[Start of section]
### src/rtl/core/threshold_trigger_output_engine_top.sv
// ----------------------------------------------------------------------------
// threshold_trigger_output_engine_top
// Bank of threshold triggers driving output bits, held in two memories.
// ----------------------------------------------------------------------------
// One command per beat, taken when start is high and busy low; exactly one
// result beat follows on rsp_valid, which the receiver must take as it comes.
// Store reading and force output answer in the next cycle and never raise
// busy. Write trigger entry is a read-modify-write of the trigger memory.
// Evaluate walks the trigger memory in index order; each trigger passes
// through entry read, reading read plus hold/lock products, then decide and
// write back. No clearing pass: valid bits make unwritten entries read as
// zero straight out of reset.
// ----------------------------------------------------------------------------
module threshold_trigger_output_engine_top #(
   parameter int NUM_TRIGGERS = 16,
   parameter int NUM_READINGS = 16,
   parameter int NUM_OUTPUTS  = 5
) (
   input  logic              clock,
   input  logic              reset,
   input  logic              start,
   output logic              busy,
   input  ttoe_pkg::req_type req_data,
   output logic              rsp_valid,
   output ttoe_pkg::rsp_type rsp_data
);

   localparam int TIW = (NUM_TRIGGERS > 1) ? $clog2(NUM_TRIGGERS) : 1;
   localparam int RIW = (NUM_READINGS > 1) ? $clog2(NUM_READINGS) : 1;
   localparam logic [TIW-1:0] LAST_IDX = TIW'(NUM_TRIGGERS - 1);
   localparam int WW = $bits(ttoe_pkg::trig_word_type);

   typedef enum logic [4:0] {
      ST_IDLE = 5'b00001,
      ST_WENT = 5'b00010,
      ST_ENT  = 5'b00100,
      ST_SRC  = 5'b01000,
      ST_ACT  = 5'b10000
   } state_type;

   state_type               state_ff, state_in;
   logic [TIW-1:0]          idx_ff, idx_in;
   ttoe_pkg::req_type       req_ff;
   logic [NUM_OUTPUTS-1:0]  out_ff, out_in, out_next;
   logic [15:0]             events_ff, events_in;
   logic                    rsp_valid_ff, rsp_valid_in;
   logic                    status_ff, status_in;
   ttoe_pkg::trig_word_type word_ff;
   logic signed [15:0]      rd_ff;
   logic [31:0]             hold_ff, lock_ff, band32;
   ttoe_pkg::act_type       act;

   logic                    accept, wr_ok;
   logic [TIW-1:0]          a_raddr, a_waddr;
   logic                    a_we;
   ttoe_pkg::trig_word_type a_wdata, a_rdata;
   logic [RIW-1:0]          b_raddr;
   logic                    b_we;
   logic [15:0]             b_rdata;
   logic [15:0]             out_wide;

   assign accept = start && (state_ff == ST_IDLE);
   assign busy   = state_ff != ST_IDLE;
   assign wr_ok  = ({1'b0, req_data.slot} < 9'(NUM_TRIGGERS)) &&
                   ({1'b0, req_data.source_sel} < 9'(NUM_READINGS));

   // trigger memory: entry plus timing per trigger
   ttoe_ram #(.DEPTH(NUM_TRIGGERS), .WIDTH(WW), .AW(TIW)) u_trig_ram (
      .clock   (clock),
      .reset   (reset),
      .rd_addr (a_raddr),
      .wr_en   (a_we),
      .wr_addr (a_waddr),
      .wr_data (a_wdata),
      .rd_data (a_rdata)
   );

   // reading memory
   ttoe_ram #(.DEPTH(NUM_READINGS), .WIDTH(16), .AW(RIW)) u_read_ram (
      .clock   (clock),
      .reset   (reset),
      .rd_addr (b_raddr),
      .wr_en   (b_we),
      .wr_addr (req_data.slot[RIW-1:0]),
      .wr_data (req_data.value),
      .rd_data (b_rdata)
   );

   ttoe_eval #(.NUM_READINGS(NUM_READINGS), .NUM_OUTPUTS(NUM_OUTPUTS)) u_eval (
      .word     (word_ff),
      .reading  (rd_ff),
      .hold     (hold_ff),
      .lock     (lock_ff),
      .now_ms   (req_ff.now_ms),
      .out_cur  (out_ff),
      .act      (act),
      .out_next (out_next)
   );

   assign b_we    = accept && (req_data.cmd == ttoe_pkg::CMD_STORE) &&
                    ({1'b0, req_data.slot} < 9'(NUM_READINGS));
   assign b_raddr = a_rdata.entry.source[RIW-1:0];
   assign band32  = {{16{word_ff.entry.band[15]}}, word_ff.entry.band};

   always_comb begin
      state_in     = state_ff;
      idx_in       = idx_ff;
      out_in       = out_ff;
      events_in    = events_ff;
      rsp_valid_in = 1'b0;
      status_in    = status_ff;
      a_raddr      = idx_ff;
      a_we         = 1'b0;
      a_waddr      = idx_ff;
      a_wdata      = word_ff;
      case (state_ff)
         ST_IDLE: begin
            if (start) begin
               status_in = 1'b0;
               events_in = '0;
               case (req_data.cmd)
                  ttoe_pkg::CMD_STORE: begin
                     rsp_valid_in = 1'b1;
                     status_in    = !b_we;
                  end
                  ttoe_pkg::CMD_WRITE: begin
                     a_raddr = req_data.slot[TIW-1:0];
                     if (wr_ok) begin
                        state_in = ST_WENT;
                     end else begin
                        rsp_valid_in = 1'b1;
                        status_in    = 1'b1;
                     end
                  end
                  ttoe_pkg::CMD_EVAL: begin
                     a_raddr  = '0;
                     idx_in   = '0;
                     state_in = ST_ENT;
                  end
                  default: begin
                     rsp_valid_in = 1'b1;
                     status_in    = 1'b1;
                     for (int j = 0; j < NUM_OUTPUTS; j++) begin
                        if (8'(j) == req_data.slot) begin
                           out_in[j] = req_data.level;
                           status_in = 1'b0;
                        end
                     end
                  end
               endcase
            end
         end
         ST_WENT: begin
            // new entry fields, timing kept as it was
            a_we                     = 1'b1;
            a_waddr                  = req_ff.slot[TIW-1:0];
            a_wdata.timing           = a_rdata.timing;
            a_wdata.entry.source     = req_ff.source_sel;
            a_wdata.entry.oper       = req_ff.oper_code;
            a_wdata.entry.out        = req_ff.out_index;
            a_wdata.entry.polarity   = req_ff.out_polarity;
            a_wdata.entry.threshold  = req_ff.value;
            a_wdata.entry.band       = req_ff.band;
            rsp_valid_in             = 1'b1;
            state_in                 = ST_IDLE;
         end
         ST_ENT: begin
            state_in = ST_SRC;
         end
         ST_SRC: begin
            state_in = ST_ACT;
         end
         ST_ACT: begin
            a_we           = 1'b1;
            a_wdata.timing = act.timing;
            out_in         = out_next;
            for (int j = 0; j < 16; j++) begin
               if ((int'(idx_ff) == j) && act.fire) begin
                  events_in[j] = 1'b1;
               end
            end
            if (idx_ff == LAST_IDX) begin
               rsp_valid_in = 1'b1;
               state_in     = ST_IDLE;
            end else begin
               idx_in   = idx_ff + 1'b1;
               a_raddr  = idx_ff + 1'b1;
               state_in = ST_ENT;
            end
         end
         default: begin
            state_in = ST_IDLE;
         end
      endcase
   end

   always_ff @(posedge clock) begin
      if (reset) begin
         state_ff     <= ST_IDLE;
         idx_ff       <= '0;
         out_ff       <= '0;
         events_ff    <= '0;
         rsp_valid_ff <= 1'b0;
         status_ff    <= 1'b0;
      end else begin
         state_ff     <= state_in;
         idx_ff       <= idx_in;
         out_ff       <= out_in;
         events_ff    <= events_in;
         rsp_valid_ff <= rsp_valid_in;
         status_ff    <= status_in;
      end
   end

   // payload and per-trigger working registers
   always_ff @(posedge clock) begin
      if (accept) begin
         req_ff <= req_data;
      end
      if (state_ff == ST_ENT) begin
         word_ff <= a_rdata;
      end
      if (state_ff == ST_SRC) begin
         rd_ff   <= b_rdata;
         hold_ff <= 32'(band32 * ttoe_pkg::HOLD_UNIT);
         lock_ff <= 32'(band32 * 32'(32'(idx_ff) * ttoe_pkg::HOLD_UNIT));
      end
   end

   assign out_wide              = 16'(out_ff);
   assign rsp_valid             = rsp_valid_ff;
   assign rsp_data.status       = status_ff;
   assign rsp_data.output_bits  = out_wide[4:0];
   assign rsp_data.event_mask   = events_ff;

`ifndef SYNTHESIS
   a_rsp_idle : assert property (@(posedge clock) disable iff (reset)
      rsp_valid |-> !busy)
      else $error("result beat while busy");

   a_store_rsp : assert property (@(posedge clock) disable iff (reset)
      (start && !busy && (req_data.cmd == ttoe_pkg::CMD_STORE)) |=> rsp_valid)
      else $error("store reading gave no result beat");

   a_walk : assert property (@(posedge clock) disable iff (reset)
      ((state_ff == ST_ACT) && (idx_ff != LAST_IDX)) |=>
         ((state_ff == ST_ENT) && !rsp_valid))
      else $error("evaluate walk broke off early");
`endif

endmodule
[End of section]
[Start of section]
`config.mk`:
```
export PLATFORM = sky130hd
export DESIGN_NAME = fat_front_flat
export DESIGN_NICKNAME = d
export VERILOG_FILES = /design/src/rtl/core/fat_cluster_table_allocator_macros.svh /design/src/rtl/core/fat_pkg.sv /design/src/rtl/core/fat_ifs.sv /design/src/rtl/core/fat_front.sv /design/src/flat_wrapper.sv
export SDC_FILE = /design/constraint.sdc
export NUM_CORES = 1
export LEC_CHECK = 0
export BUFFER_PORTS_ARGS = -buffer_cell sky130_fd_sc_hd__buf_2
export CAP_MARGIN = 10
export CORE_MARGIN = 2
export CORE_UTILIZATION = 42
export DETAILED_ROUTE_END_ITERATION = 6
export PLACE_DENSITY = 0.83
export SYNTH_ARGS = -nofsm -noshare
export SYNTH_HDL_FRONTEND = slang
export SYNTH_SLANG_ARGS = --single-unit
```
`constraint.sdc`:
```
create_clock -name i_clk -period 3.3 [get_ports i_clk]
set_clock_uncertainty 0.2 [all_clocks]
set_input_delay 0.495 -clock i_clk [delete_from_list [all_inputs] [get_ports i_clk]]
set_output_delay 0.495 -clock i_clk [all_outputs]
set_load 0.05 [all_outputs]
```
[End of section]
[Start of section]
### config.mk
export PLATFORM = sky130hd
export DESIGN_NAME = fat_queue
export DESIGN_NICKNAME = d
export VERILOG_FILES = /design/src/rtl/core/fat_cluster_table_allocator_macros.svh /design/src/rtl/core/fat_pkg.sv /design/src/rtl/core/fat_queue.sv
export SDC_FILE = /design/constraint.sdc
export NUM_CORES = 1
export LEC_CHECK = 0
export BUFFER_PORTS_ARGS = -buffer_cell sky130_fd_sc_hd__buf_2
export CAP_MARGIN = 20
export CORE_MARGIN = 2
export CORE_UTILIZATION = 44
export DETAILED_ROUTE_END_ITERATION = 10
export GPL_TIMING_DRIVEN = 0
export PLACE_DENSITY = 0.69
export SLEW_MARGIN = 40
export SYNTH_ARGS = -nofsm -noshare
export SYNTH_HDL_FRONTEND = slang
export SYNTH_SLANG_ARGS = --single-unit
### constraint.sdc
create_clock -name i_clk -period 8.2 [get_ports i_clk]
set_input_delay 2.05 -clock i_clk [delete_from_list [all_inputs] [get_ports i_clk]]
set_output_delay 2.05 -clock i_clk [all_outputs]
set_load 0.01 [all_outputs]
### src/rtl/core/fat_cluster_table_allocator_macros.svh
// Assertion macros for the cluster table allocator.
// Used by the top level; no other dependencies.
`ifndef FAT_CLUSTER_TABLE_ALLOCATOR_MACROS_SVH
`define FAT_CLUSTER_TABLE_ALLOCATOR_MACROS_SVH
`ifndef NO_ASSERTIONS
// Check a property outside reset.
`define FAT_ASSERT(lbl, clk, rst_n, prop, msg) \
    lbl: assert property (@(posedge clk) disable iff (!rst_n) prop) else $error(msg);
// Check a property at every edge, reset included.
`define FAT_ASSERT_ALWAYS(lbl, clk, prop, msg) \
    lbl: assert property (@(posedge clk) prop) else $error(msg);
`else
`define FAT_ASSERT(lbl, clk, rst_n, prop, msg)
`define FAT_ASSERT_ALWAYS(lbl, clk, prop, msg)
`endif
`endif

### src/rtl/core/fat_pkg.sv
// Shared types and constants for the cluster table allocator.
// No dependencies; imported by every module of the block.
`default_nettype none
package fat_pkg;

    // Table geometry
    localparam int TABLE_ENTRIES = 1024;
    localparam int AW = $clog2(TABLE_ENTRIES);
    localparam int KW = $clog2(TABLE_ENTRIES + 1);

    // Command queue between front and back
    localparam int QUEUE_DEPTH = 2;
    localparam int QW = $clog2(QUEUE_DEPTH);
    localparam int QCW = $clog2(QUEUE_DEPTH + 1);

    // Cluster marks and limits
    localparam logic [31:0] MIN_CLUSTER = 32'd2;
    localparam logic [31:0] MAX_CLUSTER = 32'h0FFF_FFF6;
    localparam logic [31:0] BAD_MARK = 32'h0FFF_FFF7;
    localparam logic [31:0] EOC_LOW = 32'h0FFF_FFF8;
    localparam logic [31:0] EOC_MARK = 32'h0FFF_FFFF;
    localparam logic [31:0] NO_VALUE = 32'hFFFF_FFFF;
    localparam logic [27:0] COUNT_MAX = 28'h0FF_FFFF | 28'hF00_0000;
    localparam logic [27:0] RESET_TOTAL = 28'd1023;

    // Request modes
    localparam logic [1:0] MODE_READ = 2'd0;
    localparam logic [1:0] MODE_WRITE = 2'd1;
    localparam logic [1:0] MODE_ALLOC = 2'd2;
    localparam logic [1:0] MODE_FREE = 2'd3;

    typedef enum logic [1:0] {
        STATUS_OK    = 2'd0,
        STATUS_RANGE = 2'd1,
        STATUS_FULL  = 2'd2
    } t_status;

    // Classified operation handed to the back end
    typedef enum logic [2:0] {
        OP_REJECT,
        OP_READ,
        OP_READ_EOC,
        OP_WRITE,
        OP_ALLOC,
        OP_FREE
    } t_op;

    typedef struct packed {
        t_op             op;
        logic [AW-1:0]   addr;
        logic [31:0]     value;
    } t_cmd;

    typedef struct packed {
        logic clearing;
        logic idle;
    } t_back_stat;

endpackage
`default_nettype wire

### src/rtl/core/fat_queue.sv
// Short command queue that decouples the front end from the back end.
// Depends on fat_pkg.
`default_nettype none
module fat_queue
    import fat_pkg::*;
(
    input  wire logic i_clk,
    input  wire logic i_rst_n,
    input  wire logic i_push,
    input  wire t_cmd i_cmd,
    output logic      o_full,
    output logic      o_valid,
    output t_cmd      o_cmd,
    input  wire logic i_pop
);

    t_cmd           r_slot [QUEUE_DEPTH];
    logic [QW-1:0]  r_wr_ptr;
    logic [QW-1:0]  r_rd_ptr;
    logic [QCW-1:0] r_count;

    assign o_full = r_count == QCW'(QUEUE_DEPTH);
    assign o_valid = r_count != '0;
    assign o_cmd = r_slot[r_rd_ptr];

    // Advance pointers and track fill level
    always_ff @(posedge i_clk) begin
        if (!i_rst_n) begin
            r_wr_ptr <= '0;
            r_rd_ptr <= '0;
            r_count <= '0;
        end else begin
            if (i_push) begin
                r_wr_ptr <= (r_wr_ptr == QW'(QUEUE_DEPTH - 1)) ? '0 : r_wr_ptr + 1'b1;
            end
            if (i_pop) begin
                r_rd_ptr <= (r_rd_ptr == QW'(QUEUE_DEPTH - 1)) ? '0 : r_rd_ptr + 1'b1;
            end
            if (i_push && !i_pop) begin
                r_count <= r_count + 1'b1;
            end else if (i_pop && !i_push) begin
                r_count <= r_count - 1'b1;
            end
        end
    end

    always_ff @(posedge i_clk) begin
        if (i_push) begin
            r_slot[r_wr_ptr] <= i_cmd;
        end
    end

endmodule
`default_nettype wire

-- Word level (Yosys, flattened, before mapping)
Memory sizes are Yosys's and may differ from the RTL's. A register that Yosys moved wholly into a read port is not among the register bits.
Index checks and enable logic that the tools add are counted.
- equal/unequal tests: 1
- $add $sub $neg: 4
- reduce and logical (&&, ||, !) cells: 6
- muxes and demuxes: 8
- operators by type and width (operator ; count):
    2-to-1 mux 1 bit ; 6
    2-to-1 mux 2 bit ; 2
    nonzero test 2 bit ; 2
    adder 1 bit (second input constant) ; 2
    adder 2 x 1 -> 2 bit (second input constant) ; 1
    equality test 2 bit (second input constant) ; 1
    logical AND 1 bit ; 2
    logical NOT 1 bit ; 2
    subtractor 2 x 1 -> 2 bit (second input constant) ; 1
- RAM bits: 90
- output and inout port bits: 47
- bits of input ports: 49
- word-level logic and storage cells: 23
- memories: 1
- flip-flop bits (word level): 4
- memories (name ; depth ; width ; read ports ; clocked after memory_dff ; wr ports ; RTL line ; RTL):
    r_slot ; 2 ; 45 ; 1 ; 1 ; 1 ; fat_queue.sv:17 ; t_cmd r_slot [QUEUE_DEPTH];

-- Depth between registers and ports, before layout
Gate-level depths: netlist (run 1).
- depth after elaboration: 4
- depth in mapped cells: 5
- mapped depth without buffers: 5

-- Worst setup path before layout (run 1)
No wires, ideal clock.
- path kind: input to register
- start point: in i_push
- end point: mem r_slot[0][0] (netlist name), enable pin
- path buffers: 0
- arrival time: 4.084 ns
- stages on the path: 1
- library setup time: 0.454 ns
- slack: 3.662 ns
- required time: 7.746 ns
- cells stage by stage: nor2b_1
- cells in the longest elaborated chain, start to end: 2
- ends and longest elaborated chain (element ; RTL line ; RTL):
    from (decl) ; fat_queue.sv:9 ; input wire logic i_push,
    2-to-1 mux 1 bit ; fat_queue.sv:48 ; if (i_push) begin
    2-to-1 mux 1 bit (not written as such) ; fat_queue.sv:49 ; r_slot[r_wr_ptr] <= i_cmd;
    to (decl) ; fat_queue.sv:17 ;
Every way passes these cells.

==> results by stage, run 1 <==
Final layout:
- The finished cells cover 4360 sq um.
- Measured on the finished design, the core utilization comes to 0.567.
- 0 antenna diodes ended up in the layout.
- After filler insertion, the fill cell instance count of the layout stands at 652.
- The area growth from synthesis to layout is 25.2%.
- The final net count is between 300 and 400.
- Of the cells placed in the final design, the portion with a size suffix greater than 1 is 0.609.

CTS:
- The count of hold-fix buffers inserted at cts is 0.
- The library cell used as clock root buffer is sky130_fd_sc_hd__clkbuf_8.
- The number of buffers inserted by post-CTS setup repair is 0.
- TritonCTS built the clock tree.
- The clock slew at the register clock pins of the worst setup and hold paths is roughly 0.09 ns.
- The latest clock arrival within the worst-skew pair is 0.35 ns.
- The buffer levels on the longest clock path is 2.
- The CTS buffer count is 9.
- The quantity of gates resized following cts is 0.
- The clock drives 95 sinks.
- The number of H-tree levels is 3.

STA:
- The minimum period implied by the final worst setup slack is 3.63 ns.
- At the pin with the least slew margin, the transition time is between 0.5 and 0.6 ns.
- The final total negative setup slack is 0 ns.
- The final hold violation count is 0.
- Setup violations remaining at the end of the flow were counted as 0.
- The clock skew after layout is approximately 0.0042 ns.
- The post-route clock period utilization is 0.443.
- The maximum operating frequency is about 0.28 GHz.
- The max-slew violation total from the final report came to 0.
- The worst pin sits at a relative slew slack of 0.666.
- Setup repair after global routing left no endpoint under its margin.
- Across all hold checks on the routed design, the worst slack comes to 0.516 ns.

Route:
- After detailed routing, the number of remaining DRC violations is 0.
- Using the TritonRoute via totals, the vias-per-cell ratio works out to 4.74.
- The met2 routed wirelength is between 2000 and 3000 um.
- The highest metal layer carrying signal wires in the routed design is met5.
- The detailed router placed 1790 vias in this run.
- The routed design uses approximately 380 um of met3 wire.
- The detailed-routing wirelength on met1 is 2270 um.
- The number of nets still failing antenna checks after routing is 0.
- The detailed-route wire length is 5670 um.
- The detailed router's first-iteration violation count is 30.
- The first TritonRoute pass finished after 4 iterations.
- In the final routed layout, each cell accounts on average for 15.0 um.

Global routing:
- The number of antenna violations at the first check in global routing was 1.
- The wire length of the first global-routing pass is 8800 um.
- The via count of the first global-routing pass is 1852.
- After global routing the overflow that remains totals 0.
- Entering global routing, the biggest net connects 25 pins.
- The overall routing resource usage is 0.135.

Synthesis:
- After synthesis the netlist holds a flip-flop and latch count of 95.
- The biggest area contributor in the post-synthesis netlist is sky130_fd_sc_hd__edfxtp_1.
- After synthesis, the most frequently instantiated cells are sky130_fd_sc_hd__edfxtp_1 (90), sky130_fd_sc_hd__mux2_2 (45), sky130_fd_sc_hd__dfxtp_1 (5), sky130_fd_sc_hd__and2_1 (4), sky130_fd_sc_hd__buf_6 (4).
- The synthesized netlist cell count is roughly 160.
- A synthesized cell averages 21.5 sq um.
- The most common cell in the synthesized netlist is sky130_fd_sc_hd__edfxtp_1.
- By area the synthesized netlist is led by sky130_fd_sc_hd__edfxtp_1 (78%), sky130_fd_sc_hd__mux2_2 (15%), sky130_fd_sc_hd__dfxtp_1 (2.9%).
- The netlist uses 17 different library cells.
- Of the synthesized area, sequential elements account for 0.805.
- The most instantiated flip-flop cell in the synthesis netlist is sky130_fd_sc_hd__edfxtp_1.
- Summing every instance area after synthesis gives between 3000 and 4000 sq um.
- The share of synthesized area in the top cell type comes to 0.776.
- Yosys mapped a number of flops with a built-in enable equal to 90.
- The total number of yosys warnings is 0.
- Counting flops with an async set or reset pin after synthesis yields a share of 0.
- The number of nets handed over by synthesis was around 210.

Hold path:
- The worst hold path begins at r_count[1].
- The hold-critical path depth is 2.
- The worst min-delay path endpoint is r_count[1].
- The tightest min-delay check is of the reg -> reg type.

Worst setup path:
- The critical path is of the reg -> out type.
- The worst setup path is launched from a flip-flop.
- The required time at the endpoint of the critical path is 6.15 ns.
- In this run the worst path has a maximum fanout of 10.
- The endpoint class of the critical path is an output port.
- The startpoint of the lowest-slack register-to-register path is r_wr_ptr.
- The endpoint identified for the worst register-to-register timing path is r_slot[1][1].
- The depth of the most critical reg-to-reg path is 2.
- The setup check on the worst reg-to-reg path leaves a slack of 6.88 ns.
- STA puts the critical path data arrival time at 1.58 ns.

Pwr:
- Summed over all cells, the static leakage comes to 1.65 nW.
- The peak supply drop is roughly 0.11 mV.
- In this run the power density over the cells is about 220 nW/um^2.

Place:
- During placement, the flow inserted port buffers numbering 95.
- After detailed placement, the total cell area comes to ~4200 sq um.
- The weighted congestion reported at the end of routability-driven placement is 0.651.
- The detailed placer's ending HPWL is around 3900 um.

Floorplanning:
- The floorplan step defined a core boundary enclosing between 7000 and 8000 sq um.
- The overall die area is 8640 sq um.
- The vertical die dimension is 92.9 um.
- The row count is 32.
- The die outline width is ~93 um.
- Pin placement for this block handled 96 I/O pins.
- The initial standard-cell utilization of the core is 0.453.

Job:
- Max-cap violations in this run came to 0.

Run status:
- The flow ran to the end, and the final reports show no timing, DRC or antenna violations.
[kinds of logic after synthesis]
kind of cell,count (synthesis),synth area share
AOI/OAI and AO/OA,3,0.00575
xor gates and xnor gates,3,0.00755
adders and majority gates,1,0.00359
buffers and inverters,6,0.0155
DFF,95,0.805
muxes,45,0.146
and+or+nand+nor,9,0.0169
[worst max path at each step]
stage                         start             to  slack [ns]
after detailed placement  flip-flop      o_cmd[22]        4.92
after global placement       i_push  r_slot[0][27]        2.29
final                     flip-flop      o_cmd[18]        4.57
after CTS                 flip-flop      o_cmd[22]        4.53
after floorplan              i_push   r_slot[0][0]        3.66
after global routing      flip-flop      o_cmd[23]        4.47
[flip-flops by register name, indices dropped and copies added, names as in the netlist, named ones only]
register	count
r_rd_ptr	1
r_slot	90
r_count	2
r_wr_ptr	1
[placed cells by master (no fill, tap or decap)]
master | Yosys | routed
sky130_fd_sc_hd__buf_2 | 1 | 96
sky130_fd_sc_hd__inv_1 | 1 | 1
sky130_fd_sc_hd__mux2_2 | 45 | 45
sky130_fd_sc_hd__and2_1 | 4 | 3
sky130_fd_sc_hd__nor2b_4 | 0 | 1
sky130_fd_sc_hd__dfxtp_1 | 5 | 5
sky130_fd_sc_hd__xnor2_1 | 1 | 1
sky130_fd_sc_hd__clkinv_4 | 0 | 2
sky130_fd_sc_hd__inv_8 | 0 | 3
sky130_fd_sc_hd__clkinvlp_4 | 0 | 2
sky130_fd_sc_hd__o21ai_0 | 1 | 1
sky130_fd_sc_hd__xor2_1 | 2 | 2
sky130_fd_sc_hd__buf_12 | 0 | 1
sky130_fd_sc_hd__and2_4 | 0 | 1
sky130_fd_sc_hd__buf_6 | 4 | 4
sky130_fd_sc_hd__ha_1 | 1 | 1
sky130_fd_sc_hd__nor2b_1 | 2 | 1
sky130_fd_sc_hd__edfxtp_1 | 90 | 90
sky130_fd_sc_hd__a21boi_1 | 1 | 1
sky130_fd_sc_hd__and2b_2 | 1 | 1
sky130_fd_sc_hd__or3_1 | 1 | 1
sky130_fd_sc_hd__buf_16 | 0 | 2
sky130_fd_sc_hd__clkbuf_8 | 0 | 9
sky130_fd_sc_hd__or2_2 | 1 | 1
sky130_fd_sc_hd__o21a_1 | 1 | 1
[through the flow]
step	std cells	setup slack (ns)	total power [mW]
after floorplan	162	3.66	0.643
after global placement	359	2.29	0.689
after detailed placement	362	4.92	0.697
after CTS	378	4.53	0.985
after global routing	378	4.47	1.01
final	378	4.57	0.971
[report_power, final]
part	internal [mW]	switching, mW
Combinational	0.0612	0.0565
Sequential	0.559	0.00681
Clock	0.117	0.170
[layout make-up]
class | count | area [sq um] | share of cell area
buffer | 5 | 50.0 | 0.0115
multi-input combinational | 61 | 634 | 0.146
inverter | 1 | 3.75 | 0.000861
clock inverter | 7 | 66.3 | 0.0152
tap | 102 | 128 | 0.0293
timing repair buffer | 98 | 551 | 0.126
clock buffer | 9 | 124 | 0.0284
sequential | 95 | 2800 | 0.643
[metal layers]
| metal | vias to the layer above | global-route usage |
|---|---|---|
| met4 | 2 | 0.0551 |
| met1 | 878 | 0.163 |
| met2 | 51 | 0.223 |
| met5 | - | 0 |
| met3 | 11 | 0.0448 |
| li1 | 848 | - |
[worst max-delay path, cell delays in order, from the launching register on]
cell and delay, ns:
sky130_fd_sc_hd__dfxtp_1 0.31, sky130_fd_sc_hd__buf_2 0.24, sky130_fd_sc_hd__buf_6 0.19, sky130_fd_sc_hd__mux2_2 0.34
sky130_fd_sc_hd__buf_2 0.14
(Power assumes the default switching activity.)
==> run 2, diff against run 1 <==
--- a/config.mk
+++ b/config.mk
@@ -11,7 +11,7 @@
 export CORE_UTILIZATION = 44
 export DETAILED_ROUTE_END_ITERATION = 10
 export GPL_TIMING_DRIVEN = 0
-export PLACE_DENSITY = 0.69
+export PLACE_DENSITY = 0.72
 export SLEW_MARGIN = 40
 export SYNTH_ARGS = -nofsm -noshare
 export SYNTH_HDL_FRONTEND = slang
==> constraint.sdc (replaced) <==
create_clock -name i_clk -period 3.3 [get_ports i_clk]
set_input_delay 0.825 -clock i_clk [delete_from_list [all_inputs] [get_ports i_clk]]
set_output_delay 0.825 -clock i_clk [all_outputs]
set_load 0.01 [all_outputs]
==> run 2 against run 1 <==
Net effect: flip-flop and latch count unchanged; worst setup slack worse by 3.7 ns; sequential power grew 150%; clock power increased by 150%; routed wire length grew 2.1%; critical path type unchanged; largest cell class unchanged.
[End of section]
WHAT YOU NEED TO DO:
Of the lines above, copy each that contains "buffers".

RESULT OF THIS EXERCISE:
- mapped depth without buffers: 5
- path buffers: 0
- The count of hold-fix buffers inserted at cts is 0.
- The number of buffers inserted by post-CTS setup repair is 0.
- During placement, the flow inserted port buffers numbering 95.
buffers and inverters,6,0.0155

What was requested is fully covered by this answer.